■ **Stored data**:
——————

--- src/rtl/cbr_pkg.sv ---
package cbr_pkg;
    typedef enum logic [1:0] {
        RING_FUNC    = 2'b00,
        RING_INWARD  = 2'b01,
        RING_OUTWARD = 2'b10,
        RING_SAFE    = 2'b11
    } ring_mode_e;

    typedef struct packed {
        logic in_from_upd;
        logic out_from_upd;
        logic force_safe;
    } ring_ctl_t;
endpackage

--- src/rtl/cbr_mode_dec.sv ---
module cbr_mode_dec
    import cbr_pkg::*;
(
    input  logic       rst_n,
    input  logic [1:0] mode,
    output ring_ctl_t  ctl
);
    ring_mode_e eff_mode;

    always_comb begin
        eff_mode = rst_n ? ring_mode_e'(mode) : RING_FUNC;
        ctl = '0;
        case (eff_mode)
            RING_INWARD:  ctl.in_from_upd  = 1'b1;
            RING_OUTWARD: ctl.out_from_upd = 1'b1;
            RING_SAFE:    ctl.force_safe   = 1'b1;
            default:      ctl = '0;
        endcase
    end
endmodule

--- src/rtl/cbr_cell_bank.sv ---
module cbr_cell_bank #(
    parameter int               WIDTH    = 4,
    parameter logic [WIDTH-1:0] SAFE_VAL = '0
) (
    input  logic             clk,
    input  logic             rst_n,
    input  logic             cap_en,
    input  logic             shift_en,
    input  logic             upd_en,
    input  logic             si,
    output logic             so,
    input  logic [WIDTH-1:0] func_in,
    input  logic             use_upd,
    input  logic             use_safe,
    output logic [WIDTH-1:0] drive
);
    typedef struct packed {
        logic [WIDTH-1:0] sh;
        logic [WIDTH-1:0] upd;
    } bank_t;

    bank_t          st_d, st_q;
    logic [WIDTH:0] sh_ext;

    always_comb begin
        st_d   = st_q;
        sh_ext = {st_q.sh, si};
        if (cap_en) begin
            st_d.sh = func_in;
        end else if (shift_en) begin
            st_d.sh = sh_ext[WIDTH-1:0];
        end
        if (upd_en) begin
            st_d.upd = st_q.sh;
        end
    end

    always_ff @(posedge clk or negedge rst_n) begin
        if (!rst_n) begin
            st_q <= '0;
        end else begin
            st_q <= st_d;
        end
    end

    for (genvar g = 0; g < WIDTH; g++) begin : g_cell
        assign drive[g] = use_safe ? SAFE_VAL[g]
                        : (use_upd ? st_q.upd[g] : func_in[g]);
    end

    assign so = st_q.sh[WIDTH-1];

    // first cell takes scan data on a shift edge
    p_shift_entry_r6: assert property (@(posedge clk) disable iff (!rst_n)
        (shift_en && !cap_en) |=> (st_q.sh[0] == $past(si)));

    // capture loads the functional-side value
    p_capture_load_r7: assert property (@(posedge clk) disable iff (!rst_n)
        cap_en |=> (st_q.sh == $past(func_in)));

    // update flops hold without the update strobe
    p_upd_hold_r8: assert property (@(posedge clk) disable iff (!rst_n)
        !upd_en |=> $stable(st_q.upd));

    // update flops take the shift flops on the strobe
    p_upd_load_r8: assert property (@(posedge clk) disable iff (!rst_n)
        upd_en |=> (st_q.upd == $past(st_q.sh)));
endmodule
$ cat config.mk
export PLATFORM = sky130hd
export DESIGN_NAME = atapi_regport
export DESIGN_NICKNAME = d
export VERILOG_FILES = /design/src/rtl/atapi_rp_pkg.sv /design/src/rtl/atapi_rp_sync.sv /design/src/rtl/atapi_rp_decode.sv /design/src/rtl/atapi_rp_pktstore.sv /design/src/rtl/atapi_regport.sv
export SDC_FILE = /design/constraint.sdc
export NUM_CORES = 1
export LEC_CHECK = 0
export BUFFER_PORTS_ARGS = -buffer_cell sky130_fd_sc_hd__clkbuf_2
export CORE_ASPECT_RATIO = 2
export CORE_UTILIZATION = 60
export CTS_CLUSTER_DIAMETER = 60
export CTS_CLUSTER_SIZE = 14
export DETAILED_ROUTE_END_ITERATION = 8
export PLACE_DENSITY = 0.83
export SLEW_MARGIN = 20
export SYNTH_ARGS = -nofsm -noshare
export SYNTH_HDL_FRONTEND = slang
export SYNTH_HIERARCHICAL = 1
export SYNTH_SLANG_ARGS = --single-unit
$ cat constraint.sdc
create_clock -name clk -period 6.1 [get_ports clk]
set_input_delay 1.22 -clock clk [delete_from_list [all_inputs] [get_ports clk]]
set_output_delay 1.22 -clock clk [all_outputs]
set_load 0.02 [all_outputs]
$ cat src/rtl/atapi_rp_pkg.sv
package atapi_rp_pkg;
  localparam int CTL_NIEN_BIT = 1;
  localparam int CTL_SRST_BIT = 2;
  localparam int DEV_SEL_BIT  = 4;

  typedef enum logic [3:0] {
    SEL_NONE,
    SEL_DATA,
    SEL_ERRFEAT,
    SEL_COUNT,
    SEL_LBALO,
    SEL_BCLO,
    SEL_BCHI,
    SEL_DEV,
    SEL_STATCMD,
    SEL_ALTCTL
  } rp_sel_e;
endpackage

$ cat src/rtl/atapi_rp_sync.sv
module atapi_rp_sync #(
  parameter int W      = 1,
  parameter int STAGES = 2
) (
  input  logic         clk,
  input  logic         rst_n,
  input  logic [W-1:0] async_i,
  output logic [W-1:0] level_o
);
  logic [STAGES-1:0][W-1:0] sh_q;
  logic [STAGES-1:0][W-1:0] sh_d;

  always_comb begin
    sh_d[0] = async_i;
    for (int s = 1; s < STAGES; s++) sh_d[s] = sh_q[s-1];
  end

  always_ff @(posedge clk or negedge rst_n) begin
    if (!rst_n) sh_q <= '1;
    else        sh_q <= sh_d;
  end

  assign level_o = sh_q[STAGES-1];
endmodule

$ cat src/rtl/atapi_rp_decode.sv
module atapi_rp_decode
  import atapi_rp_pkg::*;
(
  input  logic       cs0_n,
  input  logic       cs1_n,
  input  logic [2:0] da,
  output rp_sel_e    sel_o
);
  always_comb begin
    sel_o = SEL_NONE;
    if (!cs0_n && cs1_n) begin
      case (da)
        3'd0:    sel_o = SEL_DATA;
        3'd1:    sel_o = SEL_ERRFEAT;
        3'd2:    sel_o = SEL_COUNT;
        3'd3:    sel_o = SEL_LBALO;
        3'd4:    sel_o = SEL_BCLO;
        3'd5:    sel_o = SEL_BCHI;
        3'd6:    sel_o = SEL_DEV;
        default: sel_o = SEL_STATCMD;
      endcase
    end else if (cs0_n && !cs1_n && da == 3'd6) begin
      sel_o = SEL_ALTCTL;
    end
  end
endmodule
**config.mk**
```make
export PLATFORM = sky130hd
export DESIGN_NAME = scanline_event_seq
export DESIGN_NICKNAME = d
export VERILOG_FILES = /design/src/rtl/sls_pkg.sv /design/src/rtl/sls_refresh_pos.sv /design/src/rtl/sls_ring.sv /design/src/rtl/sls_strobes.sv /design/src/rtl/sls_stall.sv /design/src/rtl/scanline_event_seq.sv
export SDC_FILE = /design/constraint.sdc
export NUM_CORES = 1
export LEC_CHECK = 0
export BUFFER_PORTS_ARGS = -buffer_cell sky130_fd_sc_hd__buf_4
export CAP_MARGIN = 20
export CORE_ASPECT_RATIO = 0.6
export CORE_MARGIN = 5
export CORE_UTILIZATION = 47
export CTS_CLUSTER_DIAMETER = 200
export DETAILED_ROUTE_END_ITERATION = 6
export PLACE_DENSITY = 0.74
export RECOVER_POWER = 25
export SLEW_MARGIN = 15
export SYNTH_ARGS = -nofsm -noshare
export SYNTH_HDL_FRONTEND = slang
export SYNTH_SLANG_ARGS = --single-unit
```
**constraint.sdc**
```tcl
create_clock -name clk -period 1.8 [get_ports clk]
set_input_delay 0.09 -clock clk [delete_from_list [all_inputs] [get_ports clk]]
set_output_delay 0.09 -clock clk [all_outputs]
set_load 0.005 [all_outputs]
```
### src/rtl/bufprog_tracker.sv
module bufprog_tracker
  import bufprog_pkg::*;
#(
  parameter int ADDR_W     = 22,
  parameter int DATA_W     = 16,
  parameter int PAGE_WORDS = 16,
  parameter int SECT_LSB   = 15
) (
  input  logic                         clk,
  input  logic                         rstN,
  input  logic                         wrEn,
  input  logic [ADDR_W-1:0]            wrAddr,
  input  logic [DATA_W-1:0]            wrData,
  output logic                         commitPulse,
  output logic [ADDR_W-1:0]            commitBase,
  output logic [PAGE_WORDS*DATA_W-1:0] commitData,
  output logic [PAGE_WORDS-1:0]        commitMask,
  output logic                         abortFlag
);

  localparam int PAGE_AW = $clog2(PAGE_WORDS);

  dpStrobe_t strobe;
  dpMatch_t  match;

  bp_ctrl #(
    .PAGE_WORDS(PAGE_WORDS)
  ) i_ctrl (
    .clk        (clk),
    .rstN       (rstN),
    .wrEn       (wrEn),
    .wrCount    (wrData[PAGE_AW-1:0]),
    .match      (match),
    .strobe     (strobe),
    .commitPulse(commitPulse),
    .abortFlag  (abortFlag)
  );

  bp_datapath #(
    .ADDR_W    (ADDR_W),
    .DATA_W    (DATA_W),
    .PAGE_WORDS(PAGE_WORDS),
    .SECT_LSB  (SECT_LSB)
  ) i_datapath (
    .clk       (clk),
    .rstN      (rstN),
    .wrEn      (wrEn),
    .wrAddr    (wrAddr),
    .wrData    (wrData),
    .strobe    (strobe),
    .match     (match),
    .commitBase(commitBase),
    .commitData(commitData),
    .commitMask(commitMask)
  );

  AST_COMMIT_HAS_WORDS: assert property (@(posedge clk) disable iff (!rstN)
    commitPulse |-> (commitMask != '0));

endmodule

——————

State the number of lines in the records that include the word "wrEn", and add nothing to it.

■ **Reply to the task**:
3